⟨

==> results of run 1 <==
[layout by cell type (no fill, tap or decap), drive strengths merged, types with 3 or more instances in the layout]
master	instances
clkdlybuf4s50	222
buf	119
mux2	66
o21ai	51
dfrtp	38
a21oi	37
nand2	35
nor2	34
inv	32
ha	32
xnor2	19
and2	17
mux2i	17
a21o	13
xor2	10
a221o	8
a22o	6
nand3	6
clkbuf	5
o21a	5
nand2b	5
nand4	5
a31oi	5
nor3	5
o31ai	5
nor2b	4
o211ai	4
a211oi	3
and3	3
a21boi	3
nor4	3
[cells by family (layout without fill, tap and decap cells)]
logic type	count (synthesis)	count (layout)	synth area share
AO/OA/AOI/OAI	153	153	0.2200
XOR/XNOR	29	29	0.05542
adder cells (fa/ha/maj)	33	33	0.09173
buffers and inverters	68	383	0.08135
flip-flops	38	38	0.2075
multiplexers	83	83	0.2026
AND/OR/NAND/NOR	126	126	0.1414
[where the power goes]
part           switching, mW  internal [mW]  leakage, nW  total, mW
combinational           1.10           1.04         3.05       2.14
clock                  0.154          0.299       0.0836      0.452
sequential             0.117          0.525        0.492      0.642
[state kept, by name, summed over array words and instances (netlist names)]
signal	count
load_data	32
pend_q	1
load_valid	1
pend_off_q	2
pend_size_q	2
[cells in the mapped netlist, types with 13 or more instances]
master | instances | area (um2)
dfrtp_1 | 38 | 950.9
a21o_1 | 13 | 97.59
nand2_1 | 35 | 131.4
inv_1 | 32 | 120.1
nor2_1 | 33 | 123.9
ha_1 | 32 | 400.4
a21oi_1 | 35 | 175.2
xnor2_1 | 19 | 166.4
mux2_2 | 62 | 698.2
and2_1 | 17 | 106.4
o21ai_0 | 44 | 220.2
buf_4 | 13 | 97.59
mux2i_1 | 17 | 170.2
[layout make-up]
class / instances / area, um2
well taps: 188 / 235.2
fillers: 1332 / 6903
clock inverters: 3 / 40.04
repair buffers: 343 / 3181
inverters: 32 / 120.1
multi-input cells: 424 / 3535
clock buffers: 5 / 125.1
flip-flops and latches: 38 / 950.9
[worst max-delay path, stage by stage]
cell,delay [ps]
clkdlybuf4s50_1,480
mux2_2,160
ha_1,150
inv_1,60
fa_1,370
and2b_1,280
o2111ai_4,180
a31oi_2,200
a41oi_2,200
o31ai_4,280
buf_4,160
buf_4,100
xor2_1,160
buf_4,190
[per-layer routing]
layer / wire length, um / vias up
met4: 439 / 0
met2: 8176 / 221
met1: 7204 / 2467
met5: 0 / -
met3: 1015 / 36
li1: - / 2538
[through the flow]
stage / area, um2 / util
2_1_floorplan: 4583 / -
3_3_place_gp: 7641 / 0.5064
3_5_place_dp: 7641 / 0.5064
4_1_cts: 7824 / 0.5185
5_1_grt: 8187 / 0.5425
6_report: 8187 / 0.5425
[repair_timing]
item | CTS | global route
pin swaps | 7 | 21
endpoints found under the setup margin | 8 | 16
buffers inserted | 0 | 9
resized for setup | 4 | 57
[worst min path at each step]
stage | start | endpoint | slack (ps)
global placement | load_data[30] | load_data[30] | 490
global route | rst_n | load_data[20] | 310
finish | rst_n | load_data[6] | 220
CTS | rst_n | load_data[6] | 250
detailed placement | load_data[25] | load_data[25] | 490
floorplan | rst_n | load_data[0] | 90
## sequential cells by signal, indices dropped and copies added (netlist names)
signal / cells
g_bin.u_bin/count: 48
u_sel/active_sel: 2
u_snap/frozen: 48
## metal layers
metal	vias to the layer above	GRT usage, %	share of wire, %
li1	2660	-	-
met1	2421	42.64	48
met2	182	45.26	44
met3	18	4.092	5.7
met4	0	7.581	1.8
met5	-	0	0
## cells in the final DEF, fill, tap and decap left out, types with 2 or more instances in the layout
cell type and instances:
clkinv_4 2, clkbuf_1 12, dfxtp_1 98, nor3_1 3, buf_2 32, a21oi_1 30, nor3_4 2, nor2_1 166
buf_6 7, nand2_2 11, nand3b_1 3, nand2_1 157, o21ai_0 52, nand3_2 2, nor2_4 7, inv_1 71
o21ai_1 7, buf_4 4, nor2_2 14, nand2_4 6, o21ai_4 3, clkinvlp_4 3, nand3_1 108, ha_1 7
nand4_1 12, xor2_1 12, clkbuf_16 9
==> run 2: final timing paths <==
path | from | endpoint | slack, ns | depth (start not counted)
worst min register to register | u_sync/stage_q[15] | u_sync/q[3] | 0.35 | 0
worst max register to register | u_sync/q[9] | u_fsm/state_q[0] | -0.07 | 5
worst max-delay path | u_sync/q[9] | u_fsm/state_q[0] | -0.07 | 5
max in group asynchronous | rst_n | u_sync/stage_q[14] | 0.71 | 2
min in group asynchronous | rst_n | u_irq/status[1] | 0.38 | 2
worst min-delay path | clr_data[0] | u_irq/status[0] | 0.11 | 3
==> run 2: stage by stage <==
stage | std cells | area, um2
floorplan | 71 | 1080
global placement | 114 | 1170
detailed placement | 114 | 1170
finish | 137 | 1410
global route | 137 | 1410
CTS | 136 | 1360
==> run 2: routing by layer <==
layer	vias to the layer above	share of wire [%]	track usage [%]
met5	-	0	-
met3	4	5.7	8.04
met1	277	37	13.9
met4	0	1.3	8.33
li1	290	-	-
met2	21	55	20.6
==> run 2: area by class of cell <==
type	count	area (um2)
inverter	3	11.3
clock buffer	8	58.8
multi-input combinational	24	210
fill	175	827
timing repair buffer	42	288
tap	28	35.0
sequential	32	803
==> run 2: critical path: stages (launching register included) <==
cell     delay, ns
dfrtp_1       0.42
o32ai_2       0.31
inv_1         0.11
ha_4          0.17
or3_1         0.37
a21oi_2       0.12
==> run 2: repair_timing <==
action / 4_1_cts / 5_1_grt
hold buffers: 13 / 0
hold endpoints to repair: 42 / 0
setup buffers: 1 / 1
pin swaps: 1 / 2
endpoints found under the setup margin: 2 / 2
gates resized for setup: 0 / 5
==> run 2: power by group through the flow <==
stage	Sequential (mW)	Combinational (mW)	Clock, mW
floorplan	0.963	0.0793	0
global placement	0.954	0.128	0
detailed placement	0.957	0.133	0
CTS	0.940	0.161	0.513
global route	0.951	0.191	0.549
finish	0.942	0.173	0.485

⟩

_Work instruction_
Within the material above, the line with "3_5_place_dp: 7641 / 0.5064" opens the range and the line with "stage | start | endpoint | slack (ps)" closes it; reproduce that range word for word.

_Solved problem_
3_5_place_dp: 7641 / 0.5064
4_1_cts: 7824 / 0.5185
5_1_grt: 8187 / 0.5425
6_report: 8187 / 0.5425
[repair_timing]
item | CTS | global route
pin swaps | 7 | 21
endpoints found under the setup margin | 8 | 16
buffers inserted | 0 | 9
resized for setup | 4 | 57
[worst min path at each step]
stage | start | endpoint | slack (ps)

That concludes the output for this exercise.